CNN:
Cameron warns global security rests on Somalia’s future
British Prime Minister David Cameron urged the international community Thursday to help Somalia’s feeble government tackle piracy, militants and hunger.
Otherwise, he said, the world risks terror threats from the troubled African nation.
World leaders met Thursday in London to address terror and conflict in the Horn of Africa nation and find ways to resolve other critical problems, including famine and weak leadership.
British Foreign Minister William Hague dismissed criticism of the conference by some who said it lacked enough Somali input.
“It’s not western, it’s global,” he told CNN. “Part of our objective here is to build up the local governments, the regional governments, the institutions that have been able to take root … which is why they are all here. It’s not top down at all.”
Representatives from 40 countries, including U.S. Secretary of State Hillary Clinton and United Nations Secretary-General Ban Ki-moon, attended the conference on stabilizing and rebuilding Somalia after decades of war.
“These problems in Somalia don’t just affect Somalia. They affect us all,” Cameron said at the event.
“In a country where there is no hope, chaos, violence and terrorism thrive,” he said. “Pirates are disrupting vital trade routes and kidnapping tourists. Young minds are being poisoned by radicalism, breeding terrorism that is threatening the security of the whole world.”
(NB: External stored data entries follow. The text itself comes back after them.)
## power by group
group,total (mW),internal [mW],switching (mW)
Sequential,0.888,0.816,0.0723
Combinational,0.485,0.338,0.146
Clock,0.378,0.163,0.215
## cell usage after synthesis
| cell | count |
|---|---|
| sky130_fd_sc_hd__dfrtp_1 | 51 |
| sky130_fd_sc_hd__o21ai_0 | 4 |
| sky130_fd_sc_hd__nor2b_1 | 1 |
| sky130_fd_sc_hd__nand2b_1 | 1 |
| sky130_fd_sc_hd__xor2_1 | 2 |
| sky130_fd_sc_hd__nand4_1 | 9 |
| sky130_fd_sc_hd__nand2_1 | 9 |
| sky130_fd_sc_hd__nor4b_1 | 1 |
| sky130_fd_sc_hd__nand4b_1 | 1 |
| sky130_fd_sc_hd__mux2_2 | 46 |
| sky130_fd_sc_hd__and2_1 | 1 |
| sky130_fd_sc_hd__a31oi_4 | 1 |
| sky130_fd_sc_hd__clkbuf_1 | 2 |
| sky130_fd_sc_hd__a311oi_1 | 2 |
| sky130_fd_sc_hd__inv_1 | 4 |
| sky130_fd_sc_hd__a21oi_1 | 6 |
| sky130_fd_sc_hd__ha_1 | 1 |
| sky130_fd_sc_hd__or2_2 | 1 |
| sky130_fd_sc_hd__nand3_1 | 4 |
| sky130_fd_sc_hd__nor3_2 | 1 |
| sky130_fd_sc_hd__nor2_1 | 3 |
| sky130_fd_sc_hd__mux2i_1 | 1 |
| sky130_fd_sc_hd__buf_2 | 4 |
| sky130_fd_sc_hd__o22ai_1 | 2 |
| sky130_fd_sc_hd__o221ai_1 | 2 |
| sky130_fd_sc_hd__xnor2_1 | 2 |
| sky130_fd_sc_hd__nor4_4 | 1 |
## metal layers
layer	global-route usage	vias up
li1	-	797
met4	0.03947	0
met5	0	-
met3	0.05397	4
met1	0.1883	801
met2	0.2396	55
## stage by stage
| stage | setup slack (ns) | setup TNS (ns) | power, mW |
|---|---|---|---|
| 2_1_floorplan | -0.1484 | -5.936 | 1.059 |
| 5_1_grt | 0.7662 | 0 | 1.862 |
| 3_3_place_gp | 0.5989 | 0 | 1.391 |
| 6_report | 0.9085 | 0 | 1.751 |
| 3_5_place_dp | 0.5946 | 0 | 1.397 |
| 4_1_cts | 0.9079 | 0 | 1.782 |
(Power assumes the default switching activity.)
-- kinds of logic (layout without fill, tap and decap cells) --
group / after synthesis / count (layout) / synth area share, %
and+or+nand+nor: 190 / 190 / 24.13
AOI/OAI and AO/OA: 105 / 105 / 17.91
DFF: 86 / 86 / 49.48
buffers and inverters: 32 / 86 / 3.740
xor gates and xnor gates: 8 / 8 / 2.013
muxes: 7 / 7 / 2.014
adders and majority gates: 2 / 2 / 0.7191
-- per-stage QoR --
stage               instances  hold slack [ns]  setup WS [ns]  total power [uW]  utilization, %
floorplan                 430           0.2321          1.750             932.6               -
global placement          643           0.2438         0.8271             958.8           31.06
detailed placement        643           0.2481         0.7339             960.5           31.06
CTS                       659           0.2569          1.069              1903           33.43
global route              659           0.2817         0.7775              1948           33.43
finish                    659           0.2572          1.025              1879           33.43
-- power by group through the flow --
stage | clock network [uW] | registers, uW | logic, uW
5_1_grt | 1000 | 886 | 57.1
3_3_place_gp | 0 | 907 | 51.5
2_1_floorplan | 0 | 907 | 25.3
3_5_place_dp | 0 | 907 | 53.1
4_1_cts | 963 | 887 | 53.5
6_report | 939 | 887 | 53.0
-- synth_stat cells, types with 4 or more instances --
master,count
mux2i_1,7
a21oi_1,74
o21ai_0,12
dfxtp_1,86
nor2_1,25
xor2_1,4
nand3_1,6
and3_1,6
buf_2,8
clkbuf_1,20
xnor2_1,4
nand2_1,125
===== config.mk =====
export PLATFORM = sky130hd
export DESIGN_NAME = wave_voice_scheduler
export DESIGN_NICKNAME = d
export VERILOG_FILES = /design/src/rtl/wave_voice_scheduler.sv
export SDC_FILE = /design/constraint.sdc
export NUM_CORES = 1
export LEC_CHECK = 0
export BUFFER_PORTS_ARGS = -buffer_cell sky130_fd_sc_hd__buf_4
export CORE_UTILIZATION = 50
export CTS_CLUSTER_DIAMETER = 30
export DETAILED_ROUTE_END_ITERATION = 10
export PLACE_DENSITY = 0.67
export SYNTH_ARGS = -nofsm -noshare
export SYNTH_HDL_FRONTEND = slang
export SYNTH_SLANG_ARGS = --single-unit

===== constraint.sdc =====
create_clock -name clk -period 4.8 [get_ports clk]
set_input_delay 0.24 -clock clk [delete_from_list [all_inputs] [get_ports clk]]
set_output_delay 0.24 -clock clk [all_outputs]
set_load 0.05 [all_outputs]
Cameron said the world cannot afford to look the other way any more.
“If the rest of us just sit back and look on, we will pay a price for doing so,” he said. “For two decades, politicians in the West have too often dismissed the problems in Somalia as simply too difficult and too remote to deal with.”
Kenyan President Mwai Kibaki said Al-Shabaab’s recent announcement that it had joined the al Qaeda terrorist network should serve as a wake-up call.
“Clearly, a new and more dangerous theater for terrorist action has emerged in Somalia, and this calls for focused and concerted international effort,” said Kibaki, whose nation hosts the world’s largest refugee camp. Dadaab is brimming with desperate Somalis who have fled their homeland.
Kibaki said it was vital to develop a Somali national security force in order to guarantee long-term security and stability.
“In this regard, there is need to support the setting up of a nucleus Somali armed force,” he said.